[[ Dataset extract open ]]
**src/rtl/gtpg_sqrt_step.sv**
```systemverilog
// One registered integer square root step on a 16-bit radicand.
// Tracks the running square so no multiplier is needed. No dependencies.
`default_nettype none

module gtpg_sqrt_step #(
  parameter int unsigned BIT = 0
) (
  input  wire logic        clk_i,
  input  wire logic        en_i,
  input  wire logic [15:0] v_i,
  input  wire logic [7:0]  res_i,
  input  wire logic [15:0] sq_i,
  output logic      [15:0] v_o,
  output logic      [7:0]  res_o,
  output logic      [15:0] sq_o
);

  logic [16:0] cand;

  // (res + 2^b)^2 = res^2 + res*2^(b+1) + 2^(2b)
  assign cand = {1'b0, sq_i} + (17'(res_i) << (BIT + 1)) + (17'(1) << (2 * BIT));

  always_ff @(posedge clk_i) begin
    if (en_i) begin
      v_o <= v_i;
      if (cand <= {1'b0, v_i}) begin
        res_o <= res_i | (8'(1) << BIT);
        sq_o  <= cand[15:0];
      end else begin
        res_o <= res_i;
        sq_o  <= sq_i;
      end
    end
  end

endmodule

`default_nettype wire

```
**config.mk**
```make
export PLATFORM = sky130hd
export DESIGN_NAME = gtpg_sqrt_step
export DESIGN_NICKNAME = d
export VERILOG_FILES = /design/src/rtl/gtpg_sqrt_step.sv
export SDC_FILE = /design/constraint.sdc
export NUM_CORES = 1
export LEC_CHECK = 0
export BUFFER_PORTS_ARGS = -buffer_cell sky130_fd_sc_hd__buf_2
export CORE_ASPECT_RATIO = 0.7
export CORE_UTILIZATION = 45
export CTS_BUF_LIST = sky130_fd_sc_hd__clkbuf_8
export DETAILED_ROUTE_END_ITERATION = 10
export HOLD_SLACK_MARGIN = 0.02
export PLACE_DENSITY = 0.73
export SYNTH_ARGS = -nofsm -noshare
export SYNTH_HDL_FRONTEND = slang
export SYNTH_SLANG_ARGS = --single-unit
```
**constraint.sdc**
```tcl
create_clock -name clk_i -period 4.9 [get_ports clk_i]
set_clock_uncertainty 0.05 [all_clocks]
set_input_delay 0.49 -clock clk_i [delete_from_list [all_inputs] [get_ports clk_i]]
set_output_delay 0.49 -clock clk_i [all_outputs]
set_load 0.005 [all_outputs]
```
======== Yosys cells after proc, flatten, opt, wreduce, memory -nomap -nowiden ========
Index checks and enable logic that the tools add are counted.
word-level totals
  logic and storage cells ................. 8
  output and inout bits ................... 40
  input bits .............................. 42
  flip-flop bits (word level) ............. 40
operators by class
  order comparisons ....................... 1
  add/subtract/negate cells ............... 2
  muxes and demuxes ....................... 1
operator list
  operator                                                         count
  16-bit by 9-bit adder with 17-bit output                         1
  17-bit by 1-bit adder with 17-bit output, second input constant  1
  17-bit by 16-bit less-or-equal comparator with 1-bit output      1
  16-bit two-way mux                                               1

======== Depth between registers and ports, before layout ========
Gate-level depths: netlist of the first run.
  word-level depth ........................ 4
  depth in mapped cells ................... 16
  mapped depth without buffers ............ 14

======== Worst setup path before layout of the first run ========
Ideal clock, no wire load.
  path kind ............................... in2reg
  start ................................... input res_i[5]
  end ..................................... register sq_o[2] (data pin)
  path slack .............................. 0.914 ns
  data required time ...................... 4.590 ns
  buffers on the path ..................... 1
  library setup time ...................... 0.260 ns
  arrival time ............................ 3.676 ns
  stages on the path ...................... 14
  cell sequence ........................... ha_1 > a2111o_1 > and4_1 > a221oi_2 > nor2_1 > xor2_1 > ha_1 > nand3_1 > nor3_1 > a211o_1 > o211ai_4 > and2_4 > buf_12 > mux2_4
between the ends
  word-level cells in the longest chain between the ends .. 4
RTL lines
  what                                                         RTL line  RTL
  start, declared                                              11        input wire logic [7:0] res_i,
  16-bit by 9-bit adder with 17-bit output                     21        assign cand = {1'b0, sq_i} + (17'(res_i) << (BIT + 1)) + (17'(1) << (2 * BIT));
  17-bit by 1-bit adder with 17-bit output                     21
  17-bit by 16-bit less-or-equal comparator with 1-bit output  26        if (cand <= {1'b0, v_i}) begin
  16-bit two-way mux                                           26
  end signal, assigned                                         28        sq_o <= cand[15:0];
  end signal, assigned                                         31        sq_o <= sq_i;
  end, declared                                                15        output logic [15:0] sq_o
Every way passes these cells.
A chain may end at the register's enable or synchronous reset.

======== Final worst setup path of the first run ========
  start ................................... input res_i[5]
  end ..................................... register sq_o[1] (data pin)
Same word-level chain as after synthesis.

==> reports/results.txt, run 1 <==
Critical path arrival -> 4.27 ns
Cell row count -> 21
Die width -> 89.8 µm
Share of cells above drive strength 1 -> 36.4%
Power Density -> 314 mW/mm²
Routed wire length -> 4850 µm
Vias post-DR -> 1779
Finished Layout Cells -> 352
Final RePlAce weighted congestion -> 0.861
Wire per inst -> 13.8 µm
Max-slew headroom -> 43.1%
HP Start -> v_i[13]
Post-Syn Nets -> 263
# setup viols final -> 0
Setup tns final -> 0 ns
Gr usage total -> 18.0%
CTS root buffer -> clkbuf_8
Hold slack final -> 0.333 ns
Hold EP -> v_o[13]
Critical-path cell list -> buf_2 > ha_1 > a2111oi_0 > o21ai_0 > a221oi_2 > nor2_1 > xor2_1 > ha_1 > nand3_1 > nor3_1 > a211o_1 > o211ai_4 > and2_4 > mux2_2
Clk pin slew, worst setup/hold paths -> 0.08 ns
CTS Buf Count -> 5
Combinational power share -> 26.9%
Ant diodes -> 0
Hold path cells -> 1
Clock Sinks -> 40
Avg Inst Size Synth -> 12.4 µm²
Crit-path max cell delay -> 0.47 ns
First-pass detailed-route iteration total -> 4
Clock buffer depth -> 2
Clk pwr share -> 27.4%
CTS tree -> built
Commonest non-fill, non-tap cell in the layout -> buf_2
Max cap viols -> 0
Die area -> 0.00570 mm²
Core Box Area -> 0.00499 mm²
Area grow syn2layout -> 23.6%
H-tree depth -> 2
WS Path Type -> input port to register
DRC -> 0
Final Core Density -> 60.2%
Internal power -> 0.000696 W
Min cycle time layout -> 4.27 ns
WP data required -> 4.90 ns
Vias/cell -> 5.05
Most frequent cells in the layout -> 81 x buf_2, 40 x edfxtp_1, 24 x ha_1
Hold Buf Count CTS -> 0
Critical-path maximum fanout -> 11
Chip height -> 63.5 µm
Outcome -> finished clean
Initial Utilization -> 48.6%
Max Clock Freq -> 0.234 GHz
Yosys Warn Count -> 0
Top FF cell, synth -> edfxtp_1
DR iter-0 viols -> 86
Most frequent cell on the critical path -> ha_1
DP Cell Count -> 344
Port bufs -> 81
Crit end category -> register
Reg power frac -> 45.7%
DP Wirelength -> 3860 µm
Asr flop ratio synth -> 0%
Setup Fix Bufs, Post-CTS -> 0
Largest net degree at the start of global routing -> 41
Slew Limit Fails -> 0
Sequential share of the synthesized area -> 49.5%
I/O Pins -> 82
Filler instances -> 429
Final Hold Viols -> 0
Mapped Cells -> 196
Post-CTS Resized -> 0
Initial antenna violation count -> 0
Final Net Count -> 349
Final period utilization -> 87.1%
Hold Path Class -> input port to register
First-pass GRT wire length -> 7830 µm
Sw Share -> 26.1%
Synth cell types -> 40
FF+latch count, synth -> 40
Final Power -> 0.000942 W
Critical Path Source Type -> input port
Antenna Nets Post-Route -> 0
Slowest library cell on the worst path -> a2111oi_0
Mapped Area -> 0.00243 mm²
Leak pwr -> 1.38 nW
Worst ir drop on vdd -> 205 µV
Post-synth EDFFs -> 40
RSZ-0062 raised after global routing -> no
Actual slew at the worst max-slew pin -> 0.854 ns
P_sw -> 0.000246 W
Vias in the first global route -> 1673
GRT overflow -> 0
-- Yosys cell counts (2+ instances only) --
master	n	area share, %
a211oi_1	3	0.93
or2_2	2	0.52
or3_1	2	0.52
and3_1	2	0.52
a21o_1	6	1.9
mux2_2	2	0.93
a21oi_1	7	1.4
inv_1	15	2.3
mux2_4	7	4.3
a2111o_1	2	0.93
ha_1	24	12
edfxtp_1	40	49
o21ai_0	5	1.0
nand2_1	12	1.9
o21a_1	3	0.93
o21bai_1	2	0.62
xor2_1	6	2.2
xnor2_1	11	4.0
a211o_1	2	0.72
nand4_1	5	1.3
a31oi_1	2	0.52
nor3_1	3	0.62
nand3_1	5	1.0
and2_1	2	0.52
nor2_1	11	1.7
-- cell families (layout without fill, tap and decap cells) --
family / Yosys count / after routing / share of synthesized area [%]
and+or+nand+nor: 50 / 50 / 10.5
DFF: 40 / 40 / 49.5
AOI/OAI and AO/OA: 38 / 38 / 12.2
adders and majority gates: 25 / 25 / 13.2
xor gates and xnor gates: 17 / 17 / 6.13
buffers and inverters: 17 / 104 / 3.30
muxes: 9 / 9 / 5.25
-- sequential cells by signal (all words and copies together), names as in the netlist --
| name | flops |
|---|---|
| res_o | 8 |
| sq_o | 16 |
| v_o | 16 |
-- power groups by stage --
stage          sequential, W  clock [W]  combinational [W]
6_report            0.000430   0.000258           0.000253
5_1_grt             0.000433   0.000280           0.000280
4_1_cts             0.000431   0.000263           0.000255
3_5_place_dp        0.000438          0           0.000253
3_3_place_gp        0.000438          0           0.000250
2_1_floorplan       0.000444          0           0.000159
-- worst max path at each step --
stage | from | to | slack, ns | depth (start not counted)
4_1_cts | res_i[5] | sq_o[1] | 0.71 | 14
3_5_place_dp | res_i[5] | sq_o[1] | 0.42 | 14
2_1_floorplan | res_i[5] | sq_o[2] | 0.91 | 14
6_report | res_i[5] | sq_o[1] | 0.63 | 14
5_1_grt | res_i[5] | sq_o[1] | 0.34 | 14
3_3_place_gp | res_i[5] | sq_o[1] | 0.57 | 14
-- per-stage QoR --
stage               instance area (µm²)  worst slack (ns)
global placement                   2900             0.568
CTS                                3000             0.710
floorplan                          2430             0.914
global route                       3000             0.341
finish                             3000             0.632
detailed placement                 2900             0.420
-- per-layer routing --
metal / track usage [%] / part of all wire, %
met3: 4.83 / 6.5
met5: 0 / 0
met4: 6.76 / 1.5
met1: 26.6 / 52
met2: 24.8 / 40
-- critical path, delay by kind of cell --
kind | cells | cell delay, ns
multiplexers | 1 | 0.36
adder cells (fa/ha/maj) | 2 | 0.68
AO/OA/AOI/OAI | 5 | 1.75
AND/OR/NAND/NOR | 4 | 0.71
buffers and inverters | 1 | 0.12
XOR/XNOR | 1 | 0.17
-- layout make-up --
class / instances / area, µm² / area share [%]
sequential: 40 / 1200 / 40.0
multi-input combinational: 139 / 1150 / 38.2
timing repair buffer: 81 / 405 / 13.5
tap: 69 / 86.3 / 2.88
clock buffer: 5 / 68.8 / 2.29
inverter: 15 / 56.3 / 1.88
clock inverter: 3 / 37.5 / 1.25
Power figures use the tool's default switching activity.
==> inputs of run 2 (changes only) <==
--- a/config.mk
+++ b/config.mk
@@ -7,11 +7,11 @@
 export LEC_CHECK = 0
 export BUFFER_PORTS_ARGS = -buffer_cell sky130_fd_sc_hd__buf_2
 export CORE_ASPECT_RATIO = 0.7
-export CORE_UTILIZATION = 45
+export CORE_UTILIZATION = 52
 export CTS_BUF_LIST = sky130_fd_sc_hd__clkbuf_8
 export DETAILED_ROUTE_END_ITERATION = 10
 export HOLD_SLACK_MARGIN = 0.02
-export PLACE_DENSITY = 0.73
+export PLACE_DENSITY = 0.82
 export SYNTH_ARGS = -nofsm -noshare
 export SYNTH_HDL_FRONTEND = slang
 export SYNTH_SLANG_ARGS = --single-unit
==> reports/results.txt, run 2 (synthesis gave the netlist of run 1 again) <==
Port bufs -> 81 (unchanged)
Max Clock Freq -> 0.234 GHz (about the same)
Initial Utilization -> 55.1% (was 48.6%)
Setup Fix Bufs, Post-CTS -> 0 (unchanged)
Max cap viols -> 0 (unchanged)
Die width -> 83.7 µm (was 89.8 µm)
Critical path arrival -> 4.27 ns (about the same)
Finished Layout Cells -> 338 (was 352)
Power Density -> 304 mW/mm² (was 314 mW/mm²)
Share of cells above drive strength 1 -> 36.7% (was 36.4%)
Post-CTS Resized -> 0 (unchanged)
Hold slack final -> 0.334 ns (was 0.333 ns)
Area grow syn2layout -> 21.9% (was 23.6%)
Routed wire length -> 4920 µm (was 4850 µm)
DR iter-0 viols -> 77 (was 86)
Critical Path Source Type -> input port (unchanged)
RSZ-0062 raised after global routing -> no (unchanged)
# setup viols final -> 0 (unchanged)
CP bufs+invs -> 1 (unchanged)
Hold Buf Count CTS -> 0 (unchanged)
Core Box Area -> 0.00440 mm² (was 0.00499 mm²)
Critical-path cell list -> buf_2 > ha_1 > a2111oi_0 > o21ai_0 > a221oi_2 > nor2_1 > xor2_1 > ha_1 > nand3_1 > nor3_1 > a211o_1 > o211ai_4 > and2_4 > mux2_2 (unchanged)
Initial antenna violation count -> 0 (unchanged)
First-pass GRT wire length -> 7770 µm (was 7830 µm)
Vias/cell -> 5.33 (was 5.05)
Gr usage total -> 20.6% (was 18.0%)
Slew Limit Fails -> 0 (unchanged)
DP Wirelength -> 3780 µm (was 3860 µm)
Most frequent cell on the critical path -> ha_1 (unchanged)
Clock Sinks -> 40 (unchanged)
CTS root buffer -> clkbuf_8 (unchanged)
Commonest non-fill, non-tap cell in the layout -> buf_2 (unchanged)
Final Net Count -> 349 (unchanged)
Hold Path Class -> input port to register (unchanged)
DRC -> 0 (unchanged)
Outcome -> finished clean (unchanged)
Setup tns final -> 0 ns (unchanged)
Final period utilization -> 87.1% (about the same)
Chip height -> 59.2 µm (was 63.5 µm)
I/O Pins -> 82 (unchanged)
WP data required -> 4.90 ns (about the same)
Crit-path max cell delay -> 0.46 ns (was 0.47 ns)
Largest net degree at the start of global routing -> 41 (unchanged)
Cell row count -> 20 (was 21)
Crit. path cell count -> 14 (unchanged)
Critical-path maximum fanout -> 11 (unchanged)
Final Hold Viols -> 0 (unchanged)
Final RePlAce weighted congestion -> 0.884 (was 0.861)
Vias post-DR -> 1800 (was 1779)
Leak pwr -> 1.37 nW (was 1.38 nW)
Actual slew at the worst max-slew pin -> 0.905 ns (was 0.854 ns)
CTS tree -> built (unchanged)
CP delay by family, top -> compound AO/OA/AOI/OAI gates (unchanged)
Worst ir drop on vdd -> 198 µV (was 205 µV)
Slowest library cell on the worst path -> a2111oi_0 (unchanged)
DP Cell Count -> 330 (was 344)
CTS Buf Count -> 5 (unchanged)
Min cycle time layout -> 4.27 ns (about the same)
WS Path Type -> input port to register (unchanged)
Crit end category -> register (unchanged)
First-pass detailed-route iteration total -> 4 (unchanged)
Most frequent cells in the layout -> 81 x buf_2, 40 x edfxtp_1, 24 x ha_1 (unchanged)
GRT overflow -> 0 (unchanged)
Final setup margin -> 0.633 ns (was 0.632 ns)
H-tree depth -> 2 (unchanged)
Antenna Nets Post-Route -> 0 (unchanged)
Clk pin slew, worst setup/hold paths -> 0.08 ns (about the same)
Critical Path End -> sq_o[1] (unchanged)
Pre-CTS WS -> 0.383 ns (was 0.420 ns)
Wire per inst -> 14.5 µm (was 13.8 µm)
Ant diodes -> 0 (unchanged)
Vias in the first global route -> 1669 (was 1673)
Max-slew headroom -> 39.7% (was 43.1%)
Biggest regs -> sq_o: 16 flops, v_o: 16 flops, res_o: 8 flops (unchanged)
Die area -> 0.00495 mm² (was 0.00570 mm²)
Setup crit start -> res_i[5] (unchanged)
Clock buffer depth -> 2 (unchanged)
-- run 2: cell count changes in the layout (fill, tap and decap cells not counted), sizes merged --
cell,previous run,this run
bufinv,1,0
clkinv,2,3
-- run 2: routing by layer --
layer	GRT usage [%]	part of all wire [%]
met4	5.57	0.83
met2	29.8	40
met3	5.99	6.7
met5	0	0
met1	30.3	52
-- run 2: how the worst min path moves through the flow --
stage	depth (start not counted)	slack [ns]	from	endpoint
4_1_cts	1	0.33	v_i[4]	v_o[4]
5_1_grt	1	0.32	v_i[6]	v_o[6]
3_3_place_gp	1	0.63	v_i[8]	v_o[8]
6_report	1	0.33	v_i[4]	v_o[4]
3_5_place_dp	1	0.63	v_i[4]	v_o[4]
2_1_floorplan	0	0.54	res_i[1]	res_o[1]
-- run 2: report_power, final --
part	leakage (nW)	switching (W)	internal [W]
clock	0.0453	0.000118	0.0000969
combinational	0.935	0.000129	0.000126
sequential	0.392	0.00000778	0.000422
-- run 2: metrics by stage --
stage | utilization [%] | power, W | instance area (µm²)
2_1_floorplan | - | 0.000603 | 2430
3_3_place_gp | 65.4 | 0.000684 | 2880
3_5_place_dp | 65.4 | 0.000690 | 2880
4_1_cts | 67.2 | 0.000903 | 2960
5_1_grt | 67.2 | 0.000950 | 2960
6_report | 67.2 | 0.000900 | 2960
-- run 2: area by class of cell --
type	instances	area, µm²
multi-input cells	139	1150
well taps	55	68.8
fillers	368	1440
clock buffers	5	68.8
flip-flops and latches	40	1200
clock inverters	3	13.8
inverters	15	56.3
repair buffers	81	405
[[ Dataset extract closed ]]
§ Work instructions:
Your answer should consist solely of the lines above from the line with "Routed wire length -> 4850 µm" to the line with "Filler instances -> 429", both included, reproduced exactly.

§ Answer to this task:
Routed wire length -> 4850 µm
Vias post-DR -> 1779
Finished Layout Cells -> 352
Final RePlAce weighted congestion -> 0.861
Wire per inst -> 13.8 µm
Max-slew headroom -> 43.1%
HP Start -> v_i[13]
Post-Syn Nets -> 263
# setup viols final -> 0
Setup tns final -> 0 ns
Gr usage total -> 18.0%
CTS root buffer -> clkbuf_8
Hold slack final -> 0.333 ns
Hold EP -> v_o[13]
Critical-path cell list -> buf_2 > ha_1 > a2111oi_0 > o21ai_0 > a221oi_2 > nor2_1 > xor2_1 > ha_1 > nand3_1 > nor3_1 > a211o_1 > o211ai_4 > and2_4 > mux2_2
Clk pin slew, worst setup/hold paths -> 0.08 ns
CTS Buf Count -> 5
Combinational power share -> 26.9%
Ant diodes -> 0
Hold path cells -> 1
Clock Sinks -> 40
Avg Inst Size Synth -> 12.4 µm²
Crit-path max cell delay -> 0.47 ns
First-pass detailed-route iteration total -> 4
Clock buffer depth -> 2
Clk pwr share -> 27.4%
CTS tree -> built
Commonest non-fill, non-tap cell in the layout -> buf_2
Max cap viols -> 0
Die area -> 0.00570 mm²
Core Box Area -> 0.00499 mm²
Area grow syn2layout -> 23.6%
H-tree depth -> 2
WS Path Type -> input port to register
DRC -> 0
Final Core Density -> 60.2%
Internal power -> 0.000696 W
Min cycle time layout -> 4.27 ns
WP data required -> 4.90 ns
Vias/cell -> 5.05
Most frequent cells in the layout -> 81 x buf_2, 40 x edfxtp_1, 24 x ha_1
Hold Buf Count CTS -> 0
Critical-path maximum fanout -> 11
Chip height -> 63.5 µm
Outcome -> finished clean
Initial Utilization -> 48.6%
Max Clock Freq -> 0.234 GHz
Yosys Warn Count -> 0
Top FF cell, synth -> edfxtp_1
DR iter-0 viols -> 86
Most frequent cell on the critical path -> ha_1
DP Cell Count -> 344
Port bufs -> 81
Crit end category -> register
Reg power frac -> 45.7%
DP Wirelength -> 3860 µm
Asr flop ratio synth -> 0%
Setup Fix Bufs, Post-CTS -> 0
Largest net degree at the start of global routing -> 41
Slew Limit Fails -> 0
Sequential share of the synthesized area -> 49.5%
I/O Pins -> 82
Filler instances -> 429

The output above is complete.